PROVO, UT—Are you serving hotel guests in the way they want to be served? High customer satisfaction is a telltale sign of a thriving business. It’s what keeps them happy and coming back for more. However, new data shows that hoteliers have room for improvement.
Experience management company Qualtrics, based here, surveyed 1,000 recent hotel patrons for its Hotel Pain Index to determine which factors most improved or diminished their hotel stay. Surprisingly, nearly one in five guests said their hotel experience was so bad it ruined their vacation.
Other findings revealed that guests prefer free WiFi to the complimentary breakfast; guestrooms that are clean and quiet; and friendly employees. It all factors into the price, too. A strong 82% of guests surveyed check out of hotels thinking they overpaid for their stay, at least sometimes. On the flip side, the most desired hotel amenities are the on-site restaurant (86%), parking (83%) and the pool or spa (68%).
“We live in a new world where producing incredible goods or providing a great service are no longer enough. Customers are looking for an unforgettable experience. They are looking for something they can share with all of their friends on social media. That’s why experience management is the new marketing,” said Mike Maughan, head of global insights at Qualtrics. “If hotels can provide a meaningful experience for their guests, then those guests can do more of the marketing through online reviews, social media posts, etc. Word of mouth is more powerful than ever given that there are so many more places and ways for people to share their experiences—whether good or bad.”
Hoteliers are looking to close the gap between experiences they think they are providing and the experiences their customers are actually receiving, noted Maughan. “It’s what I call the experience gap. Most organizations think they are doing a great job at providing an incredible customer experience, but most customers don’t agree.” With strong competition from a variety of different business channels—OTAs, home-sharing websites, retailers becoming hotel brands, etc.—it’s important to focus on ensuring guests have the best experience possible at your establishment.
To gather the data, Qualtrics used a “statistically significant panel of people” who are regular guests at hotels. The company has survey methodologists on staff who oversee the study, data collection and analysis. “We were hoping to better understand what the experience is like for the typical hotel guest and how that experience differed among guests who traditionally stay at different types of hotels—five star vs. two star, etc.

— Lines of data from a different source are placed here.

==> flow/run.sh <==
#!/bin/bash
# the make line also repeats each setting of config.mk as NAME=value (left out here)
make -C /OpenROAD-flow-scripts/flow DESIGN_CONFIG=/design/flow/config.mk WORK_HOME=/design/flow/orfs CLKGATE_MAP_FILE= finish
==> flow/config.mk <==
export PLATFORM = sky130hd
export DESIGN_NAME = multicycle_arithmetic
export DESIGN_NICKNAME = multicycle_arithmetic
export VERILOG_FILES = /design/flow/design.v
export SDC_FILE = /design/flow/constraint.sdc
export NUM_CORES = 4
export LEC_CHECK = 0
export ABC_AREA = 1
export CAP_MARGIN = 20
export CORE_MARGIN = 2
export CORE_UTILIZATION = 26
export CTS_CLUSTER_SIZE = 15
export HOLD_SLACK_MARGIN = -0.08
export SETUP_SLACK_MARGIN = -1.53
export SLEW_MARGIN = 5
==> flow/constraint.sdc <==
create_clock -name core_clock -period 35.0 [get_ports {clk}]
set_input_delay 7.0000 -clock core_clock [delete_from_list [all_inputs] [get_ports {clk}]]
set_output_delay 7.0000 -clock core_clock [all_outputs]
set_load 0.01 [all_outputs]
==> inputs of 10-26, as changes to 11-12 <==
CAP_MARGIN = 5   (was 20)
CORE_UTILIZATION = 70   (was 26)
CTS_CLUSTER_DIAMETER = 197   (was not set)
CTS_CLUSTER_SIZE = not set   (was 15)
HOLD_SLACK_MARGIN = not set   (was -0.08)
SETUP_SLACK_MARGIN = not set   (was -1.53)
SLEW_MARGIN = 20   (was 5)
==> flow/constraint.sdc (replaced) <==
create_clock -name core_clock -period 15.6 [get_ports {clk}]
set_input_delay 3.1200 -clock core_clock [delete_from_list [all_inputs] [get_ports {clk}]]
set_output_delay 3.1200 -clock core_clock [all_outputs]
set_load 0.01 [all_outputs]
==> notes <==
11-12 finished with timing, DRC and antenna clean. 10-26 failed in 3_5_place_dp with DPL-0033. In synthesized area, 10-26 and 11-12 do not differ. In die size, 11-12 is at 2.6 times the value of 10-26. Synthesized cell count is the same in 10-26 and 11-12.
// axis_gain_wrapper
module axis_gain_wrapper #(
    parameter integer C_S_AXI_DATA_WIDTH = 32,
    parameter integer C_S_AXI_ADDR_WIDTH = 4,
    parameter integer AUDIO_WIDTH        = 16,
    parameter integer GAIN_FBITS         = 12
)(
    input  wire aclk,
    input  wire aresetn,
    input  wire [31:0] s_axis_tdata,
    input  wire        s_axis_tlast,
    input  wire        s_axis_tvalid,
    output wire        s_axis_tready,
    output wire [31:0] m_axis_tdata,
    output wire        m_axis_tlast,
    output wire        m_axis_tvalid,
    input  wire        m_axis_tready,
    input  wire [C_S_AXI_ADDR_WIDTH-1:0] s_axi_awaddr,
    input  wire                          s_axi_awvalid,
    output reg                           s_axi_awready,
    input  wire [C_S_AXI_DATA_WIDTH-1:0] s_axi_wdata,
    input  wire [3:0]                    s_axi_wstrb,
    input  wire                          s_axi_wvalid,
    output reg                           s_axi_wready,
    output reg  [1:0]                    s_axi_bresp,
    output reg                           s_axi_bvalid,
    input  wire                          s_axi_bready,
    input  wire [C_S_AXI_ADDR_WIDTH-1:0] s_axi_araddr,
    input  wire                          s_axi_arvalid,
    output reg                           s_axi_arready,
    output reg  [C_S_AXI_DATA_WIDTH-1:0] s_axi_rdata,
    output reg  [1:0]                    s_axi_rresp,
    output reg                           s_axi_rvalid,
    input  wire                          s_axi_rready
);
Size in the first run: about 3000 cells after synthesis, about 160 I/O pins, about 0.026 sq mm of cells after synthesis.
Settings: LEC_CHECK=0, CAP_MARGIN=20, CORE_ASPECT_RATIO=0.83, CORE_MARGIN=2, CORE_UTILIZATION=72, CTS_CLUSTER_DIAMETER=215, CTS_CLUSTER_SIZE=32, PLACE_DENSITY=0.64, SLEW_MARGIN=20; clock period 6.41 ns.
run.sh (not shown) runs the stock make flow with config.mk's settings and CLKGATE_MAP_FILE=.
The starting point ran to the end with violations: setup timing.
Change:
--- a/flow/config.mk
+++ b/flow/config.mk
@@ -9 +8,0 @@
-export CORE_ASPECT_RATIO = 0.83
@@ -12,3 +11,2 @@
-export CTS_CLUSTER_DIAMETER = 215
-export CTS_CLUSTER_SIZE = 32
-export PLACE_DENSITY = 0.64
+export CTS_CLUSTER_DIAMETER = 79
+export PLACE_DENSITY = 0.39
@@ -15,0 +14 @@
+export TNS_END_PERCENT = 10
==> flow/constraint.sdc (replaced) <==
create_clock -name core_clock -period 8.85 [get_ports {aclk}]
set_input_delay 1.7700 -clock core_clock [delete_from_list [all_inputs] [get_ports {aclk}]]
set_output_delay 1.7700 -clock core_clock [all_outputs]
set_load 0.01 [all_outputs]
This time the run completed without violations.
Setup slack gets better by 1.8 ns.
Wire length is lower by 41%.
Final area is lower by 13%.
Total power is lower by 43%.
Synthesized area does not change.
First-iteration DRC count is lower by 73%.
Clock power is lower by 32%.
Count of clock-buffer cells in the layout is lower by 1.
Core utilization is lower by 12 points.
Final cell count is lower by 9.2%.
Change:
--- a/flow/config.mk
+++ b/flow/config.mk
@@ -8 +8 @@
-export CAP_MARGIN = 20
+export CAP_MARGIN = 0
@@ -11 +11,2 @@
-export CTS_CLUSTER_DIAMETER = 79
+export CTS_CLUSTER_DIAMETER = 230
+export CTS_CLUSTER_SIZE = 99
@@ -12,0 +14 @@
+export SETUP_SLACK_MARGIN = -0.62
==> flow/constraint.sdc (replaced) <==
create_clock -name core_clock -period 6.31 [get_ports {aclk}]
set_input_delay 1.2620 -clock core_clock [delete_from_list [all_inputs] [get_ports {aclk}]]
set_output_delay 1.2620 -clock core_clock [all_outputs]
set_load 0.01 [all_outputs]
Now the flow finished but fails on setup timing.
Total power grows by 62%.
Sequential share of layout area shrinks by 1.0 points.
Global-route usage grows by 7.3 points.
Design area grows by 9.6%.
Synthesized area stays the same.
Clock power grows by 40%.
Synthesized cell count is unchanged.
Clock-buffer cell count does not change.
Worst setup slack degrades by 1.4 ns.
Routed wire length grows by 29%.
Change:
--- a/flow/config.mk
+++ b/flow/config.mk
@@ -8 +8,2 @@
-export CAP_MARGIN = 0
+export CAP_MARGIN = 20
+export CORE_ASPECT_RATIO = 1.34
@@ -11 +12 @@
-export CTS_CLUSTER_DIAMETER = 230
+export CTS_CLUSTER_DIAMETER = 394
@@ -14 +15 @@
-export SETUP_SLACK_MARGIN = -0.62
+export SETUP_SLACK_MARGIN = -0.46
==> flow/constraint.sdc (replaced) <==
create_clock -name core_clock -period 4.71 [get_ports {aclk}]
set_input_delay 0.9420 -clock core_clock [delete_from_list [all_inputs] [get_ports {aclk}]]
set_output_delay 0.9420 -clock core_clock [all_outputs]
set_load 0.01 [all_outputs]
- The new run reached the layout checks and failed them: setup timing
- sequential power went up by 34%
- cell area went up by 0.47%
- register-to-register slack loses 1.4 ns
- final cell count went up by 0.65%
- die size stays flat
- routed wire length went up by 1.7%
- worst hold slack gains 0.0052 ns
- setup slack loses 1.2 ns
- global-route usage went up by 1.8 points
Change:
==> flow/config.mk (replaced) <==
export PLATFORM = sky130hd
export DESIGN_NAME = axis_gain_wrapper
export DESIGN_NICKNAME = axis_gain_wrapper
export VERILOG_FILES = /design/flow/design.v
export SDC_FILE = /design/flow/constraint.sdc
export NUM_CORES = 4
export LEC_CHECK = 0
export CAP_MARGIN = 20
export CORE_MARGIN = 2
export CORE_UTILIZATION = 64
export PLACE_DENSITY = 0.35
export SLEW_MARGIN = 20
==> flow/constraint.sdc (replaced) <==
create_clock -name core_clock -period 12.1 [get_ports {aclk}]
set_input_delay 2.4200 -clock core_clock [delete_from_list [all_inputs] [get_ports {aclk}]]
set_output_delay 2.4200 -clock core_clock [all_outputs]
set_load 0.01 [all_outputs]
After rerunning:
- The changed run ran to the end with no violations
- synthesized cell count stays the same
- non-clock buffer count drops by 354
- via count drops by about 16%
- worst setup slack improves by 4.5 ns
- utilization drops by 19 points
- die size climbs by 12%
- global-route usage drops by 14 points


Starting RTL as in the previous note.
// axis_gain_wrapper
module axis_gain_wrapper #(
    parameter integer C_S_AXI_DATA_WIDTH = 32,
    parameter integer C_S_AXI_ADDR_WIDTH = 4,
    parameter integer AUDIO_WIDTH        = 16,
    parameter integer GAIN_FBITS         = 12
)(
    input  wire aclk,
    input  wire aresetn,
    input  wire [31:0] s_axis_tdata,
    input  wire        s_axis_tlast,
    input  wire        s_axis_tvalid,
    output wire        s_axis_tready,
    output wire [31:0] m_axis_tdata,
    output wire        m_axis_tlast,
    output wire        m_axis_tvalid,
    input  wire        m_axis_tready,
    input  wire [C_S_AXI_ADDR_WIDTH-1:0] s_axi_awaddr,
    input  wire                          s_axi_awvalid,
    output reg                           s_axi_awready,
    input  wire [C_S_AXI_DATA_WIDTH-1:0] s_axi_wdata,
    input  wire [3:0]                    s_axi_wstrb,
    input  wire                          s_axi_wvalid,
    output reg                           s_axi_wready,
    output reg  [1:0]                    s_axi_bresp,
    output reg                           s_axi_bvalid,
    input  wire                          s_axi_bready,
    input  wire [C_S_AXI_ADDR_WIDTH-1:0] s_axi_araddr,
    input  wire                          s_axi_arvalid,
    output reg                           s_axi_arready,
    output reg  [C_S_AXI_DATA_WIDTH-1:0] s_axi_rdata,
    output reg  [1:0]                    s_axi_rresp,
    output reg                           s_axi_rvalid,
  ...
make LEC_CHECK=0 CAP_MARGIN=20 CORE_ASPECT_RATIO=0.59 CORE_MARGIN=2 CORE_UTILIZATION=40 GPL_TIMING_DRIVEN=0 HOLD_SLACK_MARGIN=0.1 SLEW_MARGIN=20 TNS_END_PERCENT=20 finish   # period 8.0 ns
The starting point ran to the end with no violations.
Edit:
Settings changed: CORE_ASPECT_RATIO 0.59 to 0.69, CORE_UTILIZATION 40 to 29, GPL_TIMING_DRIVEN 0 to 1, HOLD_SLACK_MARGIN 0.1 to -0.1, MIN_ROUTING_LAYER set to met2, PLACE_DENSITY set to 0.56, TNS_END_PERCENT 20 to 5.
Power is higher by 8.8%.
Wire length drops by 1.4%.
Via count increases by 37%.
Core utilization falls by 11 points.
Count of clock-buffer cells in the layout decreases by 3.
Synthesized area does not change.
Global-route usage went up by 1.2 points.
Cell area came out higher by 7.8%.
Register-to-register slack improves by 0.47 ns.
Non-clock buffer count went up by 117.
Final cell count grows by 11%.


## red
The RTL this note starts from:
==> flow/design.v <==
`timescale 1ns / 1ps
module gain_core #(
    parameter integer DWIDTH = 16,  
    parameter integer GWIDTH = 16,  
    parameter integer FBITS  = 12   
)(
    input  wire                     clk,
    input  wire                     rst_n,      
    input  wire                     ce,         
    input  wire                     en,         
    input  wire signed [DWIDTH-1:0] data_i,     
    input  wire signed [GWIDTH-1:0] data_gain,  
    output reg  signed [DWIDTH-1:0] data_o      
);
    wire signed [DWIDTH+GWIDTH-1:0] mult_raw;
    wire signed [DWIDTH+GWIDTH-1:0] mult_rounded;
    wire signed [DWIDTH+GWIDTH-1-FBITS:0] mult_scaled;
    localparam signed [DWIDTH-1:0] MAX_VAL = {1'b0, {(DWIDTH-1){1'b1}}};  
    localparam signed [DWIDTH-1:0] MIN_VAL = {1'b1, {(DWIDTH-1){1'b0}}};  
    assign mult_raw = data_i * data_gain;
    assign mult_rounded = mult_raw + (1 << (FBITS-1));
    assign mult_scaled = mult_rounded >>> FBITS;
    always @(posedge clk) begin
        if (!rst_n) begin
            data_o <= 0;
        end else if (ce) begin
            if (!en) begin
                data_o <= data_i;
            end else begin
                if (mult_scaled > MAX_VAL) begin
                    data_o <= MAX_VAL;
                end else if (mult_scaled < MIN_VAL) begin
                    data_o <= MIN_VAL;
                end else begin
                    data_o <= mult_scaled[DWIDTH-1:0];
                end
            end
        end
    end
endmodule
`timescale 1ns / 1ps
module axis_gain_wrapper #(
    parameter integer C_S_AXI_DATA_WIDTH = 32,
    parameter integer C_S_AXI_ADDR_WIDTH = 4,
    parameter integer AUDIO_WIDTH        = 16,
    parameter integer GAIN_FBITS         = 12
)(
    input  wire aclk,
    input  wire aresetn,
    input  wire [31:0] s_axis_tdata,
    input  wire        s_axis_tlast,
    input  wire        s_axis_tvalid,
    output wire        s_axis_tready,
    output wire [31:0] m_axis_tdata,
    output wire        m_axis_tlast,
    output wire        m_axis_tvalid,
    input  wire        m_axis_tready,
    input  wire [C_S_AXI_ADDR_WIDTH-1:0] s_axi_awaddr,
    input  wire                          s_axi_awvalid,
    output reg                           s_axi_awready,
    input  wire [C_S_AXI_DATA_WIDTH-1:0] s_axi_wdata,
    input  wire [3:0]                    s_axi_wstrb,
    input  wire                          s_axi_wvalid,
    output reg                           s_axi_wready,
    output reg  [1:0]                    s_axi_bresp,
    output reg                           s_axi_bvalid,
    input  wire                          s_axi_bready,
    input  wire [C_S_AXI_ADDR_WIDTH-1:0] s_axi_araddr,
    input  wire                          s_axi_arvalid,
    output reg                           s_axi_arready,
    output reg  [C_S_AXI_DATA_WIDTH-1:0] s_axi_rdata,
    output reg  [1:0]                    s_axi_rresp,
    output reg                           s_axi_rvalid,
    input  wire                          s_axi_rready
);
    reg [31:0] reg_control;
    reg [31:0] reg_gain_l;
    reg [31:0] reg_gain_r;
    wire [1:0] addr_w = s_axi_awaddr[3:2];
    wire [1:0] addr_r = s_axi_araddr[3:2];
    always @(posedge aclk) begin
        if (!aresetn) begin
            s_axi_awready <= 1'b0;
            s_axi_wready  <= 1'b0;
            s_axi_bvalid  <= 1'b0;
            s_axi_bresp   <= 2'b00;
            reg_control <= 32'b0;
            reg_gain_l  <= 32'h0000_1000;  
            reg_gain_r  <= 32'h0000_1000;
        end else begin
            if (!s_axi_awready && s_axi_awvalid && s_axi_wvalid) begin
                s_axi_awready <= 1'b1;
                s_axi_wready  <= 1'b1;
                case (addr_w)
                    2'h0: reg_control <= s_axi_wdata;
                    2'h1: reg_gain_l  <= s_axi_wdata;
                    2'h2: reg_gain_r  <= s_axi_wdata;
                    default: ;
                endcase
            end else begin
                s_axi_awready <= 1'b0;
                s_axi_wready  <= 1'b0;
            end
            if (s_axi_awready && !s_axi_bvalid) begin
                s_axi_bvalid <= 1'b1;
                s_axi_bresp  <= 2'b00;
            end else if (s_axi_bready) begin
                s_axi_bvalid <= 1'b0;
            end
        end
    end
    always @(posedge aclk) begin
        if (!aresetn) begin
            s_axi_arready <= 1'b0;
            s_axi_rvalid  <= 1'b0;
            s_axi_rdata   <= 32'b0;
            s_axi_rresp   <= 2'b00;
        end else begin
            if (!s_axi_arready && s_axi_arvalid) begin
                s_axi_arready <= 1'b1;
                s_axi_rvalid  <= 1'b1;
                case (addr_r)
                    2'h0: s_axi_rdata <= reg_control;
                    2'h1: s_axi_rdata <= reg_gain_l;
                    2'h2: s_axi_rdata <= reg_gain_r;
                    default: s_axi_rdata <= 32'b0;
                endcase
            end else begin
                s_axi_arready <= 1'b0;
                if (s_axi_rvalid && s_axi_rready)
                    s_axi_rvalid <= 1'b0;
            end
        end
    end
    reg valid_d;
    reg last_d;
    wire stream_ready = m_axis_tready || !valid_d;
    assign s_axis_tready = stream_ready;
    assign m_axis_tvalid = valid_d;
    assign m_axis_tlast  = last_d;
    wire core_ce     = stream_ready;
    wire gain_enable = reg_control[0];
    gain_core #(
        .DWIDTH(AUDIO_WIDTH),
        .GWIDTH(16),
        .FBITS (GAIN_FBITS)
    ) u_gain_l (
        .clk       (aclk),
        .rst_n     (aresetn),
        .ce        (core_ce),
        .en        (gain_enable),
        .data_i    (s_axis_tdata[15:0]),
        .data_gain (reg_gain_l[15:0]),
        .data_o    (m_axis_tdata[15:0])
    );
    gain_core #(
        .DWIDTH(AUDIO_WIDTH),
        .GWIDTH(16),
        .FBITS (GAIN_FBITS)
    ) u_gain_r (
        .clk       (aclk),
        .rst_n     (aresetn),
        .ce        (core_ce),
        .en        (gain_enable),
        .data_i    (s_axis_tdata[31:16]),
        .data_gain (reg_gain_r[15:0]),
        .data_o    (m_axis_tdata[31:16])
    );
    always @(posedge aclk) begin
        if (!aresetn) begin
            valid_d <= 1'b0;
            last_d  <= 1'b0;
        end else if (stream_ready) begin
            valid_d <= s_axis_tvalid;
            last_d  <= s_axis_tlast;
        end
    end
endmodule
export LEC_CHECK = 0
export CAP_MARGIN = 20
export CORE_MARGIN = 2
export CORE_UTILIZATION = 66
export CTS_CLUSTER_SIZE = 51
export SLEW_MARGIN = 20
create_clock -name core_clock -period 6.77 [get_ports {aclk}]
To summarise red: no stage aborted, but the layout did not pass its checks, failing on negative setup slack.
### red -> blue
- removing CTS_CLUSTER_SIZE (formerly 51)
- changing CORE_UTILIZATION from 66 to 40
- changing the clock period (ns, I/O delays scaled along) from 6.77 to 8.0
Findings:
blue: done, clean on timing, DRC and antenna
red -> blue: clock-cell share of area flat
Comparing blue and red, non-clock buffer count is higher on red.
Changes observed in blue relative to red: proportion of power drawn by the clock network higher; global-route usage lost 17 points; cell count went up 183.
After detailed routing, red needs more wire than blue.
Utilization red -> blue: down
In the tables for blue and red, least setup slack across all paths after layout reads lower with red.
Reported for blue and red, count of cells along the worst register-to-register path turned out identical to the last digit.
Summary: power after layout, blue better than red
Input changes introduced in green (baseline for comparison: blue):
- putting CORE_ASPECT_RATIO at 0.59 where nothing was set
- putting GPL_TIMING_DRIVEN at 0 where nothing was set
- putting SETUP_SLACK_MARGIN at 1.36 where nothing was set
- putting CTS_CLUSTER_SIZE at 57 where nothing was set
- swapping 40 for 21 in CORE_UTILIZATION
- putting CTS_CLUSTER_DIAMETER at 149 where nothing was set
- putting GPL_ROUTABILITY_DRIVEN at 1 where nothing was set
- putting CELL_PAD_IN_SITES_GLOBAL_PLACEMENT at 1 where nothing was set
- putting TNS_END_PERCENT at 20 where nothing was set
- putting HOLD_SLACK_MARGIN at 0.1 where nothing was set
### Flow results
Routed wire length (green vs. blue) increases by more than a quarter. [compare] base=blue new=green: number of inserted diodes rose 6; worst hold slack about even. From blue to green the numbers moved as follows: first-pass GRT wire length now larger, floorplan utilization now smaller, relative contribution of combinational cells to total power now larger. green: PASS, flow complete, no timing, DRC or antenna violations. Diff blue and green: area growth from synthesis to layout higher in green. green: number of port buffers is 2.7% lower than what blue reported.
Relative to green, the following input files were edited for orange:
- swapping 21 for 38 in CORE_UTILIZATION
- clearing SETUP_SLACK_MARGIN, which used to be 1.36
- swapping 1 for 0 in GPL_ROUTABILITY_DRIVEN
### Flow results
green has a higher number of instances resized during post-cts repair than orange. green → orange: final area fell by 2100 um^2, post-route core utilization rose by 18 points. Post-layout instance count excluding filler cells | orange below green. Per the comparison of orange with green, fmax fell by about 3.5%; time the final worst path needs with I/O delays and setup went up; clock power now larger; routed wire length went down by 7.7%. The minimum setup slack in the final design of orange falls short of that of green by 0.27 ns.
Input changes introduced in purple (baseline for comparison: orange):
- removing CTS_CLUSTER_SIZE (formerly 57)
- changing CORE_ASPECT_RATIO from 0.59 to 0.69
- changing HOLD_SLACK_MARGIN from 0.1 to -0.1
- setting PLACE_DENSITY to 0.56 for the first time
- removing CELL_PAD_IN_SITES_GLOBAL_PLACEMENT (formerly 1)
- changing TNS_END_PERCENT from 20 to 25
- changing GPL_TIMING_DRIVEN from 0 to 1
- removing CTS_CLUSTER_DIAMETER (formerly 149)
- removing GPL_ROUTABILITY_DRIVEN (formerly 0)
- changing CORE_UTILIZATION from 38 to 29
==> results <==
- Proportion of final cell area spent on non-clock buffers for purple: 3.7 points up relative to orange
- ~same portion of the layout cell area used by clock cells in orange and purple
- Compare orange and purple | total detailed-routing wirelength higher: orange
- The run showing the smaller slew of the pin with the lowest slew margin is purple.
- purple ends up with a wire length of the first global-routing pass that is about 11% lower than in orange.
- purple vs. orange: largest net degree at the start of global routing +75; area growth from synthesis to layout increased 6.7 points; highest achievable clock rate decreased 0.00072 GHz.
Power figures rest on the tool's default switching activity, not on a simulated workload.
== build 52 ==
## System
module System(
	clk,
	rst,
	mbed,
	select,
	GreenBlueServoOut,
	RedServoOut,
	BinRecycleServoOut,
	RedBlueServoOut,
	GreenOtherServoOut,
	dispenseBlueLED,
	dispenseComplete,
	dispenseGreenLED,
	dispenseRedLED,
	mainState,
	mbedOutput,
	results,
	sortBlueLED,
	sortComplete,
	sortGreenLED,
	sortRedLED
);
Size in the first run: roughly 0.019 sq mm of cells after synthesis.
export LEC_CHECK = 0
export ABC_AREA = 1
export CAP_MARGIN = 20
export CORE_ASPECT_RATIO = 0.5
export CORE_MARGIN = 2
export CORE_UTILIZATION = 72
export CTS_CLUSTER_DIAMETER = 298
export CTS_CLUSTER_SIZE = 14
export PLACE_DENSITY_LB_ADDON = 0.21
export SETUP_SLACK_MARGIN = 0.95
export SLEW_MARGIN = 20
create_clock -name core_clock -period 3.16 [get_ports {clk}]
run.sh (not shown) runs the stock make flow with config.mk's settings and CLKGATE_MAP_FILE=.
Build 52: PASS, flow complete, no timing, DRC or antenna violations
Setup changes, build 52 to build 32
- changing CTS_CLUSTER_SIZE from 14 to 10
- removing CTS_CLUSTER_DIAMETER (formerly 298)
- changing PLACE_DENSITY_LB_ADDON from 0.21 to 0.19
- removing ABC_AREA (formerly 1)
- removing CORE_ASPECT_RATIO (formerly 0.5)
- changing SETUP_SLACK_MARGIN from 0.95 to 0.93
- Build 32 has time the final worst path needs with I/O delays and setup above what build 52 had.
- The higher fraction of the core area covered by cells at the end of the flow came out of build 32.
- Build 52 → build 32: fraction of area in registers rose by 1.4 points; total die size fell by 5.9%; worst hold slack stayed essentially flat; number of nets produced by synthesis fell by 562.
- Multi-input combinational cell count went down by more than 10% going from build 52 to build 32.
- Build 32: area fraction in compound gates after synthesis 1.4 points below build 52
- Compared with build 52, build 32 shows a critical path depth that is 5 higher.
- When the final numbers for build 52 and build 32 were put side by side, the number of standard cells after synthesis turned out to be smaller in build 32.
Input changes introduced in build 88 (baseline for comparison: build 32):
- PLACE_DENSITY_LB_ADDON: 0.19 -> 0.12
- CTS_CLUSTER_SIZE: 10 -> 23
- SETUP_SLACK_MARGIN: 0.93 -> 0.92
### Flow results
- Between build 32 and build 88, clock period minus final worst setup slack increased.
- Build 88 vs. build 32: static leakage went up by 1.8%.
- Against build 32, build 88 comes in 0.75 points higher on global-route usage over all layers.
- Per the comparison of build 88 with build 32, combinational share of power essentially unchanged; first-pass GRT wire length rose about 1.9%; via count rose by about 1.5%.
- Build 88: detailed-route wire length higher than build 32
The following lists how build 9 was set up differently from build 88:
- HOLD_SLACK_MARGIN newly set to 0.29
- ABC_AREA newly set to 0
- SETUP_SLACK_MARGIN changed from 0.92 to 0.93
- CTS_CLUSTER_DIAMETER newly set to 376
- CTS_CLUSTER_SIZE changed from 23 to 11
==> results <==
Build 9 against build 88: leftover overflow at the end of global routing now sits at about the same level; final critical path time including I/O delays and setup now sits lower.
Diff build 88..build 9 | number of standard-cell rows in the floorplan | negligible
Relative to build 88, share of total power in the clock network has decreased by 4.3 points in build 9.
Relative to build 88, part of the cycle the worst path needs has decreased by 1.3 points in build 9.
Build 9 -> build 88: basic-gate share of the synthesized area counting and, or, nand and nor cells delta 0, exact match
Where final worst setup slack is concerned, build 88 is outperformed by build 9.
Relative to build 88, the number of inserted filler cells in the final layout measured on build 9 has increased by a few percent.
Combinational power share, build 88 and build 9: smaller value in build 88
In the route summary, build 9 ends up with a via count below that of build 88.

---

System again, from the RTL that the note above started with.
clock: 4.79 ns
lec_check: 0
cap_margin: 20
core_margin: 2
core_utilization: 65
slew_margin: 20
The first run passed the timing, design-rule and antenna checks.
Rerun with:
Settings changed: CORE_UTILIZATION 65 to 40.
Clock period 4.79 ns to 6.97 ns, I/O delays scaled along.
Outcome: Setup slack improves by 1.5 ns. Wire length went up by 3.9%. Power goes down by 30%. Utilization went down by 27 points. Cell count goes up by 10%. Final area goes up by 2.0%. Clock skew drops by 0.0086 ns. Sequential power went down by 31%.
Power and IR drop assume default switching activity.
==> inputs of nickel <==
==> flow/design.v <==
module izhikevich_neuron #(parameter DT = 16'h0100)  
(
    input wire clk,
    input wire rst,
    input wire [15:0] I,           
    output reg spike               
);
    reg signed [15:0] v, u;
    wire signed [15:0] a = 16'h0051;    
    wire signed [15:0] b = 16'h0200;    
    wire signed [15:0] c = -16'sd16640;  
    wire signed [15:0] d = 16'h0800;    
    wire signed [15:0] v_sq;
    wire signed [15:0] term1, term2, term3, dv_raw, du_raw;
    wire signed [15:0] bv;
    localparam signed [15:0] V_THRESH = 16'd7680;  
    cordic_mult sq_v (.x(v), .y(v), .out(v_sq));
    cordic_mult mul_004 (.x(16'h0148), .y(v_sq), .out(term1));
    cordic_mult mul_5v (.x(16'h0500), .y(v), .out(term2));
    assign term3 = 16'd35840;  
    assign dv_raw = term1 + term2 + term3 - u + I;
    cordic_mult mul_bv (.x(b), .y(v), .out(bv));
    assign du_raw = (bv - u);
    wire signed [15:0] du;
    cordic_mult mul_a (.x(a), .y(du_raw), .out(du));
    wire signed [31:0] dv_dt = dv_raw * $signed(DT);
    wire signed [31:0] du_dt = du * $signed(DT);
    always @(posedge clk or posedge rst) begin
        if (rst) begin
            v <= c;
            u <= 0;
            spike <= 0;
        end else begin
            if (v >= V_THRESH) begin
                v <= c;
                u <= u + d;
                spike <= 1;
            end else begin
                v <= v + dv_dt[23:8];  
                u <= u + du_dt[23:8];
                spike <= 0;
            end
        end
    end
endmodule
module cordic_mult(
    input signed [15:0] x,
    input signed [15:0] y,
    output signed [15:0] out
);
    wire signed [31:0] temp;
    assign temp = x * y;
    assign out = temp[23:8];  
endmodule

“I think the most important piece is potentially the least surprising. Clean rooms are the single biggest factor in people having a great experience. Dirty rooms are the single biggest factor in people having a negative experience,” he said. “Why is that so important? Hotels spend huge sums of money on getting the decor right or putting in a new restaurant or updating amenities. All of those things can make a difference, but none of them will matter if a hotel can’t get the fundamentals nailed perfectly. Sometimes, groups focus too much on areas that aren’t essential to closing the experience gap and that can be energy wasted in the wrong direction.”
Guests who regularly stay at five-star hotels were four times more likely to say they always overpay, according to the results of the survey. “Again, this goes back to the experience gap. Guests at very nice hotels have very high expectations that they will have an incredible experience,” he said. “While hoteliers may feel they are providing an experience at that level, it’s clear that there is a gap between what people expect and what they are actually receiving.”
Lastly, Maughan noted that that 13% of guests have had a hotel experience so bad they have cried. That number goes up to 34% for guests of five-star hotels.
“This is a huge indication of the experience gap and what happens when the gap isn’t closed. Business travel is one thing. Personal travel is another. People put lots of effort into travel. And for some, it’s a very rare experience,” he said. “Expectations are high, maybe not even for the best service in the world, but expectations that at least the minimum threshold will be met—clean rooms, for example. When that doesn’t happen, a lot of emotions can come pouring out.”
So, what can hoteliers do about it? Show a sincere effort, according to Maughan. “We live in a world where people want great experiences and they disproportionally reward or punish companies based on the experience they have. To that end, guests are also willing to reward effort if they know you’re trying to provide a great experience or at least willing to hop in and make something right,” he said. “In the survey, we see that guests don’t think hotels put a lot of effort into providing a great guest experience. About 35% of overall hotel guests feel the effort is lacking. It’s easy to focus on the glitz and glam of a place and fail to remember that if the fundamentals aren’t taken care of, then none of the rest matters.”